Recorded data Block Start
## src/rtl/gpr_pkg.sv

```systemverilog
package gpr_pkg;

    localparam int XLEN = 64;

    typedef enum logic [1:0] {
        W_BYTE  = 2'd0,
        W_WORD  = 2'd1,
        W_DWORD = 2'd2,
        W_QWORD = 2'd3
    } width_e;

    // Bits of an entry that an access of width w covers
    function automatic logic [XLEN-1:0] field_mask(input width_e w);
        logic [XLEN-1:0] m;
        unique case (w)
            W_BYTE:  m = {{(XLEN-8){1'b0}},  {8{1'b1}}};
            W_WORD:  m = {{(XLEN-16){1'b0}}, {16{1'b1}}};
            W_DWORD: m = {{(XLEN/2){1'b0}},  {(XLEN/2){1'b1}}};
            W_QWORD: m = {XLEN{1'b1}};
            default: m = '0;
        endcase
        return m;
    endfunction

endpackage

```

## src/rtl/gpr_access_check.sv

```systemverilog
module gpr_access_check
    import gpr_pkg::*;
#(
    parameter int NUM_REGS    = 16,
    parameter int LEGACY_REGS = 8,
    localparam int IDX_W      = $clog2(NUM_REGS)
) (
    input  logic             en,
    input  logic [IDX_W-1:0] idx,
    input  width_e           width,
    input  logic             long_mode,
    input  logic             ext_pfx,
    output logic             legal,
    output logic             fault
);
    localparam logic [IDX_W:0] LEGACY_LIMIT = (IDX_W+1)'(LEGACY_REGS);

    logic wide_ok;
    logic idx_ok;
    logic width_ok;

    // The prefix opens the upper entries and the full width, but only in 64-bit mode
    assign wide_ok  = long_mode && ext_pfx;
    assign idx_ok   = ({1'b0, idx} < LEGACY_LIMIT) || wide_ok;
    assign width_ok = (width != W_QWORD) || wide_ok;
    assign legal    = idx_ok && width_ok;
    assign fault    = en && !legal;
endmodule

```

## src/rtl/gpr_read_port.sv

```systemverilog
module gpr_read_port
    import gpr_pkg::*;
#(
    parameter int NUM_REGS = 16,
    localparam int IDX_W   = $clog2(NUM_REGS)
) (
    input  logic [XLEN-1:0]  regs_i [NUM_REGS],
    input  logic             en,
    input  logic             legal,
    input  logic [IDX_W-1:0] idx,
    input  width_e           width,
    output logic [XLEN-1:0]  data
);
    always_comb begin
        if (en && legal) begin
            data = regs_i[idx] & field_mask(width);
        end else begin
            data = '0;
        end
    end
endmodule

```

## src/rtl/gpr_write_merge.sv

```systemverilog
module gpr_write_merge
    import gpr_pkg::*;
(
    input  logic [XLEN-1:0] old_val,
    input  logic [XLEN-1:0] new_val,
    input  width_e          width,
    input  logic            long_mode,
    output logic [XLEN-1:0] merged
);
    always_comb begin
        unique case (width)
            W_BYTE:  merged = {old_val[XLEN-1:8],  new_val[7:0]};
            W_WORD:  merged = {old_val[XLEN-1:16], new_val[15:0]};
            W_DWORD: merged = long_mode ? {{(XLEN/2){1'b0}}, new_val[XLEN/2-1:0]}
                                        : {old_val[XLEN-1:XLEN/2], new_val[XLEN/2-1:0]};
            W_QWORD: merged = new_val;
            default: merged = old_val;
        endcase
    end
endmodule

```

## src/rtl/gpr_file.sv

```systemverilog
module gpr_file
    import gpr_pkg::*;
#(
    parameter int NUM_REGS    = 16,
    parameter int LEGACY_REGS = 8,
    localparam int IDX_W      = $clog2(NUM_REGS)
) (
    input  logic             clk,
    input  logic             rst_n,
    input  logic             long_mode,
    input  logic             ext_pfx,
    input  logic             rd0_en,
    input  logic [IDX_W-1:0] rd0_idx,
    input  logic [1:0]       rd0_width,
    output logic [XLEN-1:0]  rd0_data,
    input  logic             rd1_en,
    input  logic [IDX_W-1:0] rd1_idx,
    input  logic [1:0]       rd1_width,
    output logic [XLEN-1:0]  rd1_data,
    input  logic             wr_en,
    input  logic [IDX_W-1:0] wr_idx,
    input  logic [1:0]       wr_width,
    input  logic [XLEN-1:0]  wr_data,
    output logic             illegal
);
    logic [XLEN-1:0] regs_q [NUM_REGS];
    logic [XLEN-1:0] wr_merged;
    logic            rd0_legal, rd0_fault;
    logic            rd1_legal, rd1_fault;
    logic            wr_legal,  wr_fault;
    logic            wr_commit;
    width_e          rd0_w, rd1_w, wr_w;

    assign rd0_w = width_e'(rd0_width);
    assign rd1_w = width_e'(rd1_width);
    assign wr_w  = width_e'(wr_width);

    gpr_access_check #(.NUM_REGS(NUM_REGS), .LEGACY_REGS(LEGACY_REGS)) u_chk_rd0 (
        .en(rd0_en), .idx(rd0_idx), .width(rd0_w), .long_mode(long_mode),
        .ext_pfx(ext_pfx), .legal(rd0_legal), .fault(rd0_fault)
    );
    gpr_access_check #(.NUM_REGS(NUM_REGS), .LEGACY_REGS(LEGACY_REGS)) u_chk_rd1 (
        .en(rd1_en), .idx(rd1_idx), .width(rd1_w), .long_mode(long_mode),
        .ext_pfx(ext_pfx), .legal(rd1_legal), .fault(rd1_fault)
    );
    gpr_access_check #(.NUM_REGS(NUM_REGS), .LEGACY_REGS(LEGACY_REGS)) u_chk_wr (
        .en(wr_en), .idx(wr_idx), .width(wr_w), .long_mode(long_mode),
        .ext_pfx(ext_pfx), .legal(wr_legal), .fault(wr_fault)
    );

    assign illegal   = rd0_fault || rd1_fault || wr_fault;
    assign wr_commit = wr_en && wr_legal;

    gpr_write_merge u_merge (
        .old_val(regs_q[wr_idx]), .new_val(wr_data), .width(wr_w),
        .long_mode(long_mode), .merged(wr_merged)
    );

    // One storage process per entry; only the addressed entry loads
    for (genvar i = 0; i < NUM_REGS; i++) begin : g_entry
        always_ff @(posedge clk) begin
            if (!rst_n) begin
                regs_q[i] <= '0;
            end else if (wr_commit && (wr_idx == IDX_W'(i))) begin
                regs_q[i] <= wr_merged;
            end
        end
    end

    gpr_read_port #(.NUM_REGS(NUM_REGS)) u_rd0 (
        .regs_i(regs_q), .en(rd0_en), .legal(rd0_legal), .idx(rd0_idx),
        .width(rd0_w), .data(rd0_data)
    );
    gpr_read_port #(.NUM_REGS(NUM_REGS)) u_rd1 (
        .regs_i(regs_q), .en(rd1_en), .legal(rd1_legal), .idx(rd1_idx),
        .width(rd1_w), .data(rd1_data)
    );
endmodule

```

## config.mk

```make
export PLATFORM = sky130hd
export DESIGN_NAME = gpr_file
export DESIGN_NICKNAME = d
export VERILOG_FILES = /design/src/rtl/gpr_pkg.sv /design/src/rtl/gpr_access_check.sv /design/src/rtl/gpr_read_port.sv /design/src/rtl/gpr_write_merge.sv /design/src/rtl/gpr_file.sv
export SDC_FILE = /design/constraint.sdc
export NUM_CORES = 2
export LEC_CHECK = 0
export ABC_CLOCK_PERIOD_IN_PS = 2900
export BUFFER_PORTS_ARGS = -buffer_cell sky130_fd_sc_hd__buf_2
export CORE_MARGIN = 2
export CORE_UTILIZATION = 45
export DETAILED_ROUTE_END_ITERATION = 10
export SYNTH_ARGS = -nofsm -noshare
export SYNTH_HDL_FRONTEND = slang
export SYNTH_HIERARCHICAL = 1
export SYNTH_SLANG_ARGS = --single-unit
```

## constraint.sdc

```tcl
create_clock -name clk -period 2.9 [get_ports clk]
set_input_delay 0.29 -clock clk [delete_from_list [all_inputs] [get_ports clk]]
set_output_delay 0.29 -clock clk [all_outputs]
set_load 0.01 [all_outputs]
```

# Word level (Yosys, flattened, before mapping)
# Index checks and enable logic that the tools add are counted.
[classes]
order_cmp = 6
eq_ne = 27
mux = 17
n_bitwise = 5
reduce_logical = 41
[op_table]
columns = ["operator", "count"]
rows = [
  ["64-bit binary-select mux with 4-bit select", 3],
  ["64-bit case mux with 4 select lines", 3],
  ["64-bit two-way mux", 11],
  ["64-bit AND", 2],
  ["4-bit == test, second input constant", 8],
  ["1-bit logical AND", 26],
  ["4-bit by 3-bit == test with 1-bit output, second input constant", 4],
  ["5-bit greater-or-equal comparator, second input constant", 3],
  ["4-bit inverter with 5-bit output", 3],
  ["2-bit == test, second input constant", 6],
  ["4-bit < comparator, second input constant", 3],
  ["4-bit by 2-bit == test with 1-bit output, second input constant", 2],
  ["1-bit logical OR", 8],
  ["2-bit by 1-bit == test with 1-bit output, second input constant", 3],
  ["2-bit logical NOT", 3],
  ["2-bit inequality test, second input constant", 3],
  ["4-bit by 1-bit == test with 1-bit output, second input constant", 1],
  ["4-bit logical NOT", 1],
  ["1-bit logical NOT", 3],
]
[word_totals]
register_bits = 1024
input_bits = 89
out_inout_bits = 129
elab_cells = 112

# Longest topological paths before layout
[logic_depth]
depth_word = 7
ltp_mapped = 12
depth_no_buf = 6

# Hierarchy
# Netlist, hierarchy kept.
[by_module_without_submodules]
columns = ["mod", "instances", "cells_each", "area_per_inst_um2", "seq_area_each_um2"]
rows = [
  ["gpr_file", 1, 5349, 48890.6, 20499.7],
  ["gpr_read_port", 2, 701, 8385.5, 0.0],
  ["gpr_write_merge", 1, 76, 706.9, 0.0],
  ["gpr_access_check", 3, 4, 32.5, 0.0],
]

# Worst setup path before layout
# OpenSTA, ideal clock, no wires.
[synth_path]
path_type = "in2reg"
startpoint = "in wr_idx[0]"
endpoint = "reg regs_q[857] (netlist name)"
setup_time_ns = 0.124
arrival_time_ns = 2.293
t_required_ns = 2.776
slack_ns = 0.483
path_stages = 11
n_path_buf = 5
path_cell_list = "buf_4 > buf_6 > buf_2 > mux4_2 > a22oi_1 > nand2_1 > mux2_2 > clkbuf_1 > buf_1 > nand3_1 > a21boi_0"
[synth_between]
elab_chain_len = 5
word_cells_on_any_way = 11
cone_classes = "order compare: 1; eq/ne: 1; mux: 4; bitwise: 1; reduce/logical: 4"
[synth_lines]
columns = ["item", "line_no", "rtl"]
rows = [
  ["start: declaration", "gpr_file.sv:21", "input logic [IDX_W-1:0] wr_idx,"],
  ["4-bit inverter with 5-bit output (implied by the code)", "gpr_file.sv:55", ".old_val(regs_q[wr_idx]), .new_val(wr_data), .width(wr_w),"],
  ["64-bit binary-select mux with 4-bit select", "gpr_file.sv:55", ""],
  ["64-bit two-way mux (implied by the code) (2 in series)", "gpr_file.sv:55", ""],
  ["64-bit case mux with 4 select lines", "gpr_write_merge.sv:11", "unique case (width)"],
  ["via wr_merged[25]", "gpr_file.sv:27", "logic [XLEN-1:0] wr_merged;"],
  ["end signal: indexed assignment", "gpr_file.sv:65", "regs_q[i] <= wr_merged;"],
  ["end: declaration", "gpr_file.sv:26", "logic [XLEN-1:0] regs_q [NUM_REGS];"],
]
# The timed path passes the listed nets, and every way through them passes these cells. The select of a mux whose other input is x is not followed.
# A chain may end at the register's enable or synchronous reset.

# Final worst setup path
[layout_path]
startpoint = "in rd0_width[0]"
endpoint = "out rd0_data[39]"
[layout_between]
elab_chain_len = 5
word_cells_on_any_way = 12
cone_classes = "eq/ne: 4; mux: 3; bitwise: 1; reduce/logical: 4"
[layout_lines]
columns = ["item", "line_no", "rtl"]
rows = [
  ["start: declaration", "gpr_file.sv:14", "input logic [1:0] rd0_width,"],
  ["2-bit inequality test", "gpr_access_check.sv:25", "assign width_ok = (width != W_QWORD) || wide_ok;"],
  ["1-bit logical OR", "gpr_access_check.sv:25", ""],
  ["1-bit logical AND", "gpr_access_check.sv:26", "assign legal = idx_ok && width_ok;"],
  ["via rd0_legal", "gpr_file.sv:28", "logic rd0_legal, rd0_fault;"],
  ["1-bit logical AND", "gpr_read_port.sv:15", "if (en && legal) begin"],
  ["64-bit two-way mux", "gpr_read_port.sv:15", ""],
  ["end: declaration", "gpr_file.sv:15", "output logic [XLEN-1:0] rd0_data,"],
]
# The timed path passes the listed nets, and every way through them passes these cells. The select of a mux whose other input is x is not followed.

==> results.tsv <==
metric	value	unit
wl_per_cell	28.9	um
critPathMaxFanout	12	
fin_skew	0.0293	ns
ys_warn_count	6	
first_pass_iters	5	
clockPowerShare	46.9	%
core	0.145	mm2
drive_gt1_share	21.6	%
netlist_area	0.0656	mm2
cts_tree	done	
viasPerCell	6.99	
cts-root-buf	clkbuf_16	
status	finished with violations	
drc	0	
p_sw	9.58	mW
cts_max_path_buffers	3	
io_pins	218	
worstHoldEndpoint	regs_q[971]$_SDFFE_PN0P_	
hold_path.class	in -> reg	
max_slew_margin	26.2	%
rsz0062_at_grt	no	
vias	58976	
final_cells	8434	
cts.clk_slew.worst_paths	0.06	ns
end_kind	output port	
die-area	0.149	mm2
pwr-share-comb	12.2	%
crit_arrival	2.62	ns
cts_buffers	119	
die_h	386	um
critPathLaunchType	input pin	
cap_violations	0	
fin_ws	-0.00710	ns
grt_pass1_wl	367000	um
largest_reg_flops	1024	
reg2reg_depth	6	
tightest_slew	1.10	ns
regMostFlops	regs_q	
syn_nets	6872	
min_period	2.91	ns
power.leakage	23.6	nW
ant_nets	0	
finalHoldViolCount	0	
final-seq-area	0.0205	mm2
vdd_drop_max	0.000482	V
r2r-start	regs_q[1008]$_SDFFE_PN0P_	
row_count	140	
clock_sinks	1024	
start_util	45.2	%
fmax	344	MHz
gp_congestion	0.830	
p_sw_share	27.6	%
powerDensity	478	mW/mm2
dp.final_hpwl	136000	um
grt_max_degree	140	
top_regs	regs_q (1024)	
synthCells	6783	
crit_required	2.61	ns
violations	setup timing	
multiInputGateArea	0.0406	mm2
whs_path_depth	4	
regToRegSetupSlack	0.91	ns
final_nets	6503	
first_global_vias	57589	
grt_usage	31.9	%
grt_antenna_before_repair	6	
slew_viol_final	0	
drtIter0Drc	6609	
power	34.7	mW
nFillCells	13120	
postLayoutCoreUtil	50.0	%
power_frac_seq	40.9	%
io_buffers	217	
startpoint	rd0_width[0]	
worstSkewPairLatency	0.77	ns
synth.avg_cell_area	9.67	um2
area_growth	10.7	%
p_int	25.1	mW
finalSetupViolCount	1	
rr_endpoint	regs_q[560]$_SDFFE_PN0P_	
period_share	100	%
dp.cells	8201	
critPathKind	in -> out	
finalWirelength	244000	um
setup-tns-final	-0.00710	ns
die_w	386	um
overflow	0	
cts_htree_levels	3	
holdCritStartpoint	wr_data[11]	
cells in the final DEF, fill, tap and decap left out, types with 26 or more instances in the layout:
cell	instances
a21boi_0	882
a21boi_1	142
a21oi_1	34
a221oi_2	30
a22o_1	32
a22oi_1	212
buf_12	133
buf_2	208
buf_4	138
clkbuf_16	121
clkbuf_8	27
dfxtp_1	1024
mux2_2	26
mux2i_1	380
mux4_2	614
nand2_1	112
nand3_1	1058
o211ai_1	26
o21ai_0	1026
o21ai_1	30
o22ai_1	67
area by class of cell:
cell class / instances / area share [%]
flip-flops and latches: 1024 / 28.2
diodes: 1 / 0.00344
repair buffers: 495 / 6.79
well taps: 1917 / 3.30
clock inverters: 53 / 0.971
inverters: 11 / 0.0637
clock buffers: 170 / 4.79
multi-input cells: 4763 / 55.9
layer usage:
layer  track usage [%]  vias up  share of wire [%]
met5                 0        -             0.0049
met4              13.3        2                4.4
met3              6.27      630                9.8
met2              50.1     3252                 46
met1              43.1    29891                 40
li1                  -    25201                  -
critical path: stages:
cell     delay [ns]
buf_2          0.17
a21oi_2        0.19
a21o_1         0.19
and4_2         0.27
nand2_2        0.37
buf_4          0.40
o22ai_1        0.45
buf_2          0.23
timing repair:
| action | 4_1_cts | 5_1_grt |
|---|---|---|
| hold buffers | 9 | 0 |
| endpoints found under the hold margin | 165 | 0 |
| endpoints found under the setup margin | 0 | 6 |
| resized for setup | 0 | 4 |
| setup buffers | 0 | 0 |
worst max-delay path by stage:
stage,end,slack [ns],cells after the start
after detailed placement,rd0_data[35],0.05,9
after CTS,rd0_data[35],0.03,9
after global placement,rd0_data[35],0.12,8
after floorplan,regs_q[857]$_SDFFE_PN0P_,0.48,11
final,rd0_data[39],-0.007,8
after global routing,rd0_data[39],0.01,8
power by group through the flow:
stage / logic, mW / registers [mW] / clock network [mW]
3_3_place_gp: 4.11 / 14.5 / 0
3_5_place_dp: 4.12 / 14.5 / 0
6_report: 4.24 / 14.2 / 16.3
5_1_grt: 4.34 / 14.2 / 17.0
2_1_floorplan: 2.56 / 14.5 / 0
4_1_cts: 4.14 / 14.2 / 16.4
through the flow:
step | hold WS [ns] | cell area [um2] | setup slack (ns)
after floorplan | 0.459 | 65600 | 0.483
after global placement | 0.470 | 68300 | 0.116
after detailed placement | 0.480 | 68300 | 0.0489
after CTS | 0.195 | 72600 | 0.0266
after global routing | 0.243 | 72600 | 0.0109
final | 0.222 | 72600 | -0.00710
Power figures use the tool's default switching activity.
Recorded data Block End
### Work item
Check each line of the records for the string "endpoints" and copy those that have it.

### Response to the exercise
| endpoints found under the hold margin | 165 | 0 |
| endpoints found under the setup margin | 0 | 6 |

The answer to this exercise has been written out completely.